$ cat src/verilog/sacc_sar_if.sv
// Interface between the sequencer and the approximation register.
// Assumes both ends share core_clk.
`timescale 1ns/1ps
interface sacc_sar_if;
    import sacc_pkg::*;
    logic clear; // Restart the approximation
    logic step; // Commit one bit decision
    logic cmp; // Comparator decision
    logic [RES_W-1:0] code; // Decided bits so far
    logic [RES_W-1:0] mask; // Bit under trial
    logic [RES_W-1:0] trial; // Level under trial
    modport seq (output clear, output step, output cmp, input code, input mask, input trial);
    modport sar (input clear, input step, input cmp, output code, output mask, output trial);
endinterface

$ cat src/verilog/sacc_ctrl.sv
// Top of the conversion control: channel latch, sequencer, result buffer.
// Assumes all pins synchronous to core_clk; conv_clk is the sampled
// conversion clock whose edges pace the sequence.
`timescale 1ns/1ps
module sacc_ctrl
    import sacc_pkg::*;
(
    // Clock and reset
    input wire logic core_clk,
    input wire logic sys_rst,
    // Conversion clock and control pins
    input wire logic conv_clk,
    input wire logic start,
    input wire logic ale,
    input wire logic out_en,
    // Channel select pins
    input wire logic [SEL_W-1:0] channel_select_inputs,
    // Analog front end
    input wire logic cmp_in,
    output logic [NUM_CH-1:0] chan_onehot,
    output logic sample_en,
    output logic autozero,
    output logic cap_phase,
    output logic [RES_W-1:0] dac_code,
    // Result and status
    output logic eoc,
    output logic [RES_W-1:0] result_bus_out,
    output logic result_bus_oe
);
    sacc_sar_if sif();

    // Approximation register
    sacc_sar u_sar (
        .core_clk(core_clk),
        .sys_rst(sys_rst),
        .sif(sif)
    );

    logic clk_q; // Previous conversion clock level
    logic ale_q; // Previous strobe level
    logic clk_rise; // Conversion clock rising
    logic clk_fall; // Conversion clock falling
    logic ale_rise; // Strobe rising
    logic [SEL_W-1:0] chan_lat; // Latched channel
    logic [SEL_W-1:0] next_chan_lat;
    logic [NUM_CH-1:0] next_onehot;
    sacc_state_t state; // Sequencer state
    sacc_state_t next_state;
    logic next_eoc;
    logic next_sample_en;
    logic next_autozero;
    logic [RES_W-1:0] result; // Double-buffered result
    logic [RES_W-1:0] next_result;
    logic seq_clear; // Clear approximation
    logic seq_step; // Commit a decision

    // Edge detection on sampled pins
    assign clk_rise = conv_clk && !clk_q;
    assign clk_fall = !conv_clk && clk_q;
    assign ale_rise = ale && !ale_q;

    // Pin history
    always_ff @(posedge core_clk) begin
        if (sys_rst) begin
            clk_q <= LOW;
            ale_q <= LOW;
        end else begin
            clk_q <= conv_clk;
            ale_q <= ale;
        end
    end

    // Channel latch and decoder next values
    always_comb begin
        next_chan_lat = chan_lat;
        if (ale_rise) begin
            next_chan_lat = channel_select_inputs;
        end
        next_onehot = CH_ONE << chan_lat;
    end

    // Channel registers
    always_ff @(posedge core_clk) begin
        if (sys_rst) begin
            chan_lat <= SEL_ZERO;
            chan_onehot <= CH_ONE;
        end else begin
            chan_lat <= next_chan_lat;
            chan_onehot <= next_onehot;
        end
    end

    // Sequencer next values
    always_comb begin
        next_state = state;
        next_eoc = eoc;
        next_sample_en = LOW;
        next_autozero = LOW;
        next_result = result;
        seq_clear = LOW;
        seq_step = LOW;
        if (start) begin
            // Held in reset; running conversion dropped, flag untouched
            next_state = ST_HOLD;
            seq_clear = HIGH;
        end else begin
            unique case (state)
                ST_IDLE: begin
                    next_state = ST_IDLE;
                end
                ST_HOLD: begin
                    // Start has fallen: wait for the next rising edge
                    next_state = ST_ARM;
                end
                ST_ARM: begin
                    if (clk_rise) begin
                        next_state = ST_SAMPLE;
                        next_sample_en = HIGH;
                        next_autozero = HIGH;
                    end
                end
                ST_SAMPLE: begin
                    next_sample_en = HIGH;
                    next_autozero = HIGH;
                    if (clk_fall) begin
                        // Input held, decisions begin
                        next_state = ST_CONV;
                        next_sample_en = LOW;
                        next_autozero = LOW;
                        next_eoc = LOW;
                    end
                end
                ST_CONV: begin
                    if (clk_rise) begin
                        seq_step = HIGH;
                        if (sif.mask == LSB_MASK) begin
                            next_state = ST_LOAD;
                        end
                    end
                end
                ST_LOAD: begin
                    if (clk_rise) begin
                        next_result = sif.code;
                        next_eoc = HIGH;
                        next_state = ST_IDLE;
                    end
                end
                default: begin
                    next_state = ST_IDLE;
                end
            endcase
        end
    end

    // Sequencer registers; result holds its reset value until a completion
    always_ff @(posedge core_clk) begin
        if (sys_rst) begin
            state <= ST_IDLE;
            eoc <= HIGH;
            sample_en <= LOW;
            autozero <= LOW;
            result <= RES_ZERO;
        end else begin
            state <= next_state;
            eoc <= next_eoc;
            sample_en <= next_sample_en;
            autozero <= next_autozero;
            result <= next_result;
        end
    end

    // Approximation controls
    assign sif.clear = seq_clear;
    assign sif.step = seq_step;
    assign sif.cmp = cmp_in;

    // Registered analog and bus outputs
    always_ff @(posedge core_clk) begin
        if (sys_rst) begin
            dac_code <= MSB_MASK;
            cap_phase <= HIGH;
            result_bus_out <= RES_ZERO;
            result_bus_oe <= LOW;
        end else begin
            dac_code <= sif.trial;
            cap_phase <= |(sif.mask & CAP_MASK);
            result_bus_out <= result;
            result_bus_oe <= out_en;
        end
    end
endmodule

==

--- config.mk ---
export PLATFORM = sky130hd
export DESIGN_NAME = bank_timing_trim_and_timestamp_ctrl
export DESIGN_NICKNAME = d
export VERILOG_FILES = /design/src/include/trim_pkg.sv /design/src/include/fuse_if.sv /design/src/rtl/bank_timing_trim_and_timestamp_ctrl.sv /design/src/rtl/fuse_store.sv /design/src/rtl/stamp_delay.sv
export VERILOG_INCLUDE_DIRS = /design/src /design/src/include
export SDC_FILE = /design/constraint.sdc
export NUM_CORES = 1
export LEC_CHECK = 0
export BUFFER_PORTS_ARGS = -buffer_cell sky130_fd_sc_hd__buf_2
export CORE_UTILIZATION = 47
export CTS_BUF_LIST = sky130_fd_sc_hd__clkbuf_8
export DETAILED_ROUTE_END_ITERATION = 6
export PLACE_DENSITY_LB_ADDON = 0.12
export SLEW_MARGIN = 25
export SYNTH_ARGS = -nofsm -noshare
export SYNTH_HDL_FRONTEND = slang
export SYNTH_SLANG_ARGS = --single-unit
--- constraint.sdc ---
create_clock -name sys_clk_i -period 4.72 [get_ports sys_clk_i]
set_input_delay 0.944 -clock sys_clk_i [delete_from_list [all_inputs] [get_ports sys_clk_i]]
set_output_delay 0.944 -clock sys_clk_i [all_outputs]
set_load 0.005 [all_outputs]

> [Task description] In the material above, find the line containing "ST_HOLD: begin" and the line containing "if (clk_fall) begin", then write out exactly those two lines and every line between them, and nothing more.

> [Exercise answer]
                ST_HOLD: begin
                    // Start has fallen: wait for the next rising edge
                    next_state = ST_ARM;
                end
                ST_ARM: begin
                    if (clk_rise) begin
                        next_state = ST_SAMPLE;
                        next_sample_en = HIGH;
                        next_autozero = HIGH;
                    end
                end
                ST_SAMPLE: begin
                    next_sample_en = HIGH;
                    next_autozero = HIGH;
                    if (clk_fall) begin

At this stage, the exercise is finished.